What follows belongs to an exercise in optimizing a design on an open flow for small area and a short achievable clock period; a production flow would make more cautious choices. Only simulation tests tie the RTL to the original design; equivalence was not proved.

==> inputs of run Z <==
## lng_unit
module lng_unit (
    input  wire        clk,
    input  wire        rst,         
    input  wire        issue,
    input  wire [5:0]  op,
    input  wire [14:0] m,
    input  wire [39:0] a,
    input  wire [39:0] b,
    input  wire [39:0] acc_lo,      
    input  wire [39:0] acc_hi,      
    input  wire        psn,         
    input  wire [2:0]  slot,
    input  wire [19:0] origin,      
    output wire        ready,
    output wire        done,
    output wire        trap,
    output wire        pair,
    output wire [39:0] r0,
    output wire [39:0] r1,
    output wire [7:0]  cause,
    output wire [17:0] info
);
export LEC_CHECK = 0
export ABC_AREA = 1
export CAP_MARGIN = 80
export CORE_MARGIN = 2
export CORE_UTILIZATION = 40
export SLEW_MARGIN = 80
create_clock -name core_clock -period 25.0 [get_ports {clk}]
run.sh (not shown) runs the stock make flow with config.mk's settings and CLKGATE_MAP_FILE= SYNTH_SCRIPT=/design/flow/synth_recipe.tcl, a recipe that flattens the netlist after the stock synthesis.
==> run K (differences from run Z) <==
--- a/flow/design.v
+++ b/flow/design.v
@@ -203,15 +203,15 @@
             rneg[j] = bctl[3*j+2];
         end
     end
     wire        inc  = !hz && hinv;
     wire [71:0] hrow = hz ? 72'd0 : ({xh[35:0], xl[35:0]} ^ {72{hinv}});
     wire [71:0] tx, ty, tsum;
     lng_mtree u_tree (.e(rowe), .h(hrow), .ng({rneg[6:1], rneg[0] | inc}), .x(tx), .y(ty));
-    lng_add #(72, 1) u_mcpa (.x(tx), .y(ty), .ci(1'b0), .s(tsum), .co());
+    lng_add #(72) u_mcpa (.x(tx), .y(ty), .ci(1'b0), .s(tsum), .co());
     wire        dci  = ~bsign;
     wire [38:0] dn39 = {3'b111, xb[35:0]};
     wire [38:0] dx   = {1'b0, xl[35:0], xa[35:34]};
     wire [38:0] dt1, dt2, dt3;
     lng_add #(39) u_d1 (.x(dx), .y(dn39),              .ci(dci),  .s(dt1), .co());
     lng_add #(39) u_d2 (.x(dx), .y({dn39[37:0], dci}), .ci(dci),  .s(dt2), .co());
     lng_add #(39) u_d3 (.x(dx), .y(xh[38:0]),          .ci(1'b0), .s(dt3), .co());
@@ -221,15 +221,15 @@
     wire [37:0] dy   = {1'b0, dra, xa[33]};
     wire [37:0] dtb;
     lng_add #(38) u_db (.x(dy), .y(dn39[37:0]), .ci(dci), .s(dtb), .co());
     wire [35:0] dr = dtb[37] ? dy[35:0] : dtb[35:0];
     wire [35:0] dq = {xa[32:0], dqa, ~dtb[37]};
     wire [21:0] sq_cat = {xh[19:0], xa[35:34]};
     wire [22:0] sq_dif;
-    lng_add #(23, 1) u_sq (.x({1'b0, sq_cat}), .y(~{3'b000, xl[17:0], 2'b01}), .ci(1'b1), .s(sq_dif), .co());
+    lng_add #(23) u_sq (.x({1'b0, sq_cat}), .y(~{3'b000, xl[17:0], 2'b01}), .ci(1'b1), .s(sq_dif), .co());
     wire        sq_ge  = ~sq_dif[22];
     wire [19:0] sq_rem = sq_ge ? sq_dif[19:0] : sq_cat[19:0];
     reg [31:0] ci_r0;        
     reg [31:0] ci_t;         
     reg [31:0] ci_c;         
     integer e, n;
     always @* begin
@@ -429,48 +429,35 @@
             rdy    <= 1'b1;
             done_r <= 1'b1;
             trap_r <= ftrap;
             pair_r <= is_wide && !ftrap;
         end
     end
 endmodule
-module lng_add #(parameter W = 8, parameter BK = 0) (
+module lng_add #(parameter W = 8) (
     input  wire [W-1:0] x,
     input  wire [W-1:0] y,
     input  wire         ci,
     output wire [W-1:0] s,
     output wire         co
 );
     reg [W-1:0] g, p, gg, pp;
     integer d, i;
     always @* begin
         g = x & y;
         p = x ^ y;
         gg = g;
         pp = p;
         gg[0] = g[0] | (p[0] & ci);
-        if (BK == 0) begin
-            for (d = 1; d < W; d = d * 2)
-                for (i = 0; i < W; i = i + 1)
-                    if ((i & d) != 0) begin
-                        gg[i] = gg[i] | (pp[i] & gg[(i & ~(2*d - 1)) + d - 1]);
-                        pp[i] = pp[i] & pp[(i & ~(2*d - 1)) + d - 1];
-                    end
-        end else begin
-            for (d = 1; d < W; d = d * 2)
-                for (i = 2*d - 1; i < W; i = i + 2*d) begin
-                    gg[i] = gg[i] | (pp[i] & gg[i-d]);
-                    pp[i] = pp[i] & pp[i-d];
-                end
-            for (d = 64; d >= 1; d = d / 2)
-                for (i = 3*d - 1; i < W; i = i + 2*d) begin
-                    gg[i] = gg[i] | (pp[i] & gg[i-d]);
-                    pp[i] = pp[i] & pp[i-d];
+        for (d = 1; d < W; d = d * 2)
+            for (i = 0; i < W; i = i + 1)
+                if ((i & d) != 0) begin
+                    gg[i] = gg[i] | (pp[i] & gg[(i & ~(2*d - 1)) + d - 1]);
+                    pp[i] = pp[i] & pp[(i & ~(2*d - 1)) + d - 1];
                 end
-        end
     end
     assign s  = p ^ {gg[W-2:0], ci};
     assign co = gg[W-1];
 endmodule
 module lng_mtree (
     input  wire [272:0] e,
     input  wire [71:0]  h,
- CAP_MARGIN: 80 -> 75
- SLEW_MARGIN: 80 -> 75
==> run G (differences from run Z) <==
- CAP_MARGIN: 80 -> 75
- SLEW_MARGIN: 80 -> 75
==> run E (differences from run Z) <==
--- a/flow/design.v
+++ b/flow/design.v
@@ -203,15 +203,15 @@
             rneg[j] = bctl[3*j+2];
         end
     end
     wire        inc  = !hz && hinv;
     wire [71:0] hrow = hz ? 72'd0 : ({xh[35:0], xl[35:0]} ^ {72{hinv}});
     wire [71:0] tx, ty, tsum;
     lng_mtree u_tree (.e(rowe), .h(hrow), .ng({rneg[6:1], rneg[0] | inc}), .x(tx), .y(ty));
-    lng_add #(72, 1) u_mcpa (.x(tx), .y(ty), .ci(1'b0), .s(tsum), .co());
+    lng_add #(72) u_mcpa (.x(tx), .y(ty), .ci(1'b0), .s(tsum), .co());
     wire        dci  = ~bsign;
     wire [38:0] dn39 = {3'b111, xb[35:0]};
     wire [38:0] dx   = {1'b0, xl[35:0], xa[35:34]};
     wire [38:0] dt1, dt2, dt3;
     lng_add #(39) u_d1 (.x(dx), .y(dn39),              .ci(dci),  .s(dt1), .co());
     lng_add #(39) u_d2 (.x(dx), .y({dn39[37:0], dci}), .ci(dci),  .s(dt2), .co());
     lng_add #(39) u_d3 (.x(dx), .y(xh[38:0]),          .ci(1'b0), .s(dt3), .co());
@@ -221,15 +221,15 @@
     wire [37:0] dy   = {1'b0, dra, xa[33]};
     wire [37:0] dtb;
     lng_add #(38) u_db (.x(dy), .y(dn39[37:0]), .ci(dci), .s(dtb), .co());
     wire [35:0] dr = dtb[37] ? dy[35:0] : dtb[35:0];
     wire [35:0] dq = {xa[32:0], dqa, ~dtb[37]};
     wire [21:0] sq_cat = {xh[19:0], xa[35:34]};
     wire [22:0] sq_dif;
-    lng_add #(23, 1) u_sq (.x({1'b0, sq_cat}), .y(~{3'b000, xl[17:0], 2'b01}), .ci(1'b1), .s(sq_dif), .co());
+    lng_add #(23) u_sq (.x({1'b0, sq_cat}), .y(~{3'b000, xl[17:0], 2'b01}), .ci(1'b1), .s(sq_dif), .co());
     wire        sq_ge  = ~sq_dif[22];
     wire [19:0] sq_rem = sq_ge ? sq_dif[19:0] : sq_cat[19:0];
     reg [31:0] ci_r0;        
     reg [31:0] ci_t;         
     reg [31:0] ci_c;         
     integer e, n;
     always @* begin
@@ -429,48 +429,35 @@
             rdy    <= 1'b1;
             done_r <= 1'b1;
             trap_r <= ftrap;
             pair_r <= is_wide && !ftrap;
         end
     end
 endmodule
-module lng_add #(parameter W = 8, parameter BK = 0) (
+module lng_add #(parameter W = 8) (
     input  wire [W-1:0] x,
     input  wire [W-1:0] y,
     input  wire         ci,
     output wire [W-1:0] s,
     output wire         co
 );
     reg [W-1:0] g, p, gg, pp;
     integer d, i;
     always @* begin
         g = x & y;
         p = x ^ y;
         gg = g;
         pp = p;
         gg[0] = g[0] | (p[0] & ci);
-        if (BK == 0) begin
-            for (d = 1; d < W; d = d * 2)
-                for (i = 0; i < W; i = i + 1)
-                    if ((i & d) != 0) begin
-                        gg[i] = gg[i] | (pp[i] & gg[(i & ~(2*d - 1)) + d - 1]);
-                        pp[i] = pp[i] & pp[(i & ~(2*d - 1)) + d - 1];
-                    end
-        end else begin
-            for (d = 1; d < W; d = d * 2)
-                for (i = 2*d - 1; i < W; i = i + 2*d) begin
-                    gg[i] = gg[i] | (pp[i] & gg[i-d]);
-                    pp[i] = pp[i] & pp[i-d];
-                end
-            for (d = 64; d >= 1; d = d / 2)
-                for (i = 3*d - 1; i < W; i = i + 2*d) begin
-                    gg[i] = gg[i] | (pp[i] & gg[i-d]);
-                    pp[i] = pp[i] & pp[i-d];
+        for (d = 1; d < W; d = d * 2)
+            for (i = 0; i < W; i = i + 1)
+                if ((i & d) != 0) begin
+                    gg[i] = gg[i] | (pp[i] & gg[(i & ~(2*d - 1)) + d - 1]);
+                    pp[i] = pp[i] & pp[(i & ~(2*d - 1)) + d - 1];
                 end
-        end
     end
     assign s  = p ^ {gg[W-2:0], ci};
     assign co = gg[W-1];
 endmodule
 module lng_mtree (
     input  wire [272:0] e,
     input  wire [71:0]  h,
- CAP_MARGIN: 80 -> 90
- SLEW_MARGIN: 80 -> 90
==> comparison table <==
Outcome: run Z timing/DRC/antenna clean; run E did not finish; run K timing/DRC/antenna clean; run G timing/DRC/antenna clean
Stage where the flow stopped: run Z -; run E detailed placement (3_5_place_dp); run K -; run G -
Routability cong.: run Z 1.11; run E 1.17; run K 1.17; run G 1.11
Ratio of cells with drive above 1 in the final layout: run Z 17.6%; run E -; run K 12.8%; run G 13.1%
Area fraction in compound gates after synthesis: run Z 21.0%; run E 21.1%; run K 21.1%; run G 21.0%
Buffers plus inverters on the worst setup path: run Z 14; run E -; run K 4; run G 9
Cells after synthesis: run Z 8382; run E 8293; run K 8293; run G 8382
Cell area after synthesis: run Z 54300 sq um; run E 53700 sq um; run K 53700 sq um; run G 54300 sq um
Worst-case reg-to-reg path depth: run Z 42; run E -; run K 52; run G 37
Final worst slack: run Z 14.41 ns; run E -; run K 16.11 ns; run G 15.60 ns
Capture point of the critical path: run Z xh[21]$_DFF_P_; run E -; run K xl[26]$_DFF_P_; run G xh[21]$_DFF_P_
Met2 usage: run Z 71.5%; run E -; run K 69.9%; run G 71.3%
Sequential share of the synthesized area: run Z 11.7%; run E 11.8%; run K 11.8%; run G 11.7%
Post-layout utilization of the core: run Z 51.3%; run E -; run K 48.4%; run G 48.1%
Number of levels the H-tree was split into: run Z 2; run E -; run K 2; run G 2
Multiplexer fraction of the synthesized cell area: run Z 0%; run E 0.0186%; run K 0.0186%; run G 0%
Critical path's slowest cell: run Z sky130_fd_sc_hd__fa_1; run E -; run K sky130_fd_sc_hd__buf_6; run G sky130_fd_sc_hd__clkdlybuf4s50_1
Layout multi-input combinational cell count: run Z 6474; run E -; run K 6414; run G 6474
DRC marker count from the first detailed-route iteration: run Z 9424; run E -; run K 10300; run G 8975
Wire length of the first global-routing pass: run Z 479000 microns; run E -; run K 478000 microns; run G 476000 microns
Total of endpoints with negative setup slack in the final report: run Z 0; run E -; run K 0; run G 0
Multi-input logic portion of the cell area: run Z 65.8%; run E -; run K 67.0%; run G 67.2%
Placeable Area: run Z 135000 sq um; run E -; run K 133000 sq um; run G 135000 sq um
Final Slew Violations: run Z 0; run E -; run K 0; run G 0
Fraction of met3 tracks used by global routing: run Z 15.0%; run E -; run K 16.8%; run G 14.7%
Maximum number of pins on one net before global-route repair: run Z 43; run E -; run K 60; run G 54
Buffer cell driving the clock tree root: run Z sky130_fd_sc_hd__clkbuf_16; run E -; run K sky130_fd_sc_hd__clkbuf_16; run G sky130_fd_sc_hd__clkbuf_16

[static timing again, ports no longer ideal]
No port has a modelled driver above. Below, the same layouts with a new extraction and two added sets of constraints.
Step 1: set_driving_cell puts a clkbuf_16 on clk and a buf_2 on each other input, an assumption about the parent block.
Step 2 adds t to the input delays and takes it off the output delays; t is the mean of the earliest and latest rising clock arrival at the registers after step 1. Input paths then give back, and output paths get back, about the clock's delay inside the block.
a / b / c = ideal ports / drivers / drivers and shift; a / b = the first two.
| run | shift t [ns] | slack for setup (ns) | worst register clock-pin slew, ns |
|---|---|---|---|
| run Z | 0.727 | 14.409 / 14.409 / 14.409 | 0.07 / 0.07 |
| run K | 0.717 | 16.110 / 16.154 / 15.438 | 0.08 / 0.08 |
| run G | 0.724 | 15.598 / 15.598 / 15.598 | 0.07 / 0.07 |
After both steps setup and hold are still met in every run listed. For run K, which loses most, drivers alone change the setup slack by +0.044 ns; drivers and shift together by -0.672 ns.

**********

Determine how many lines of the records hold the word "above", giving only that number.

2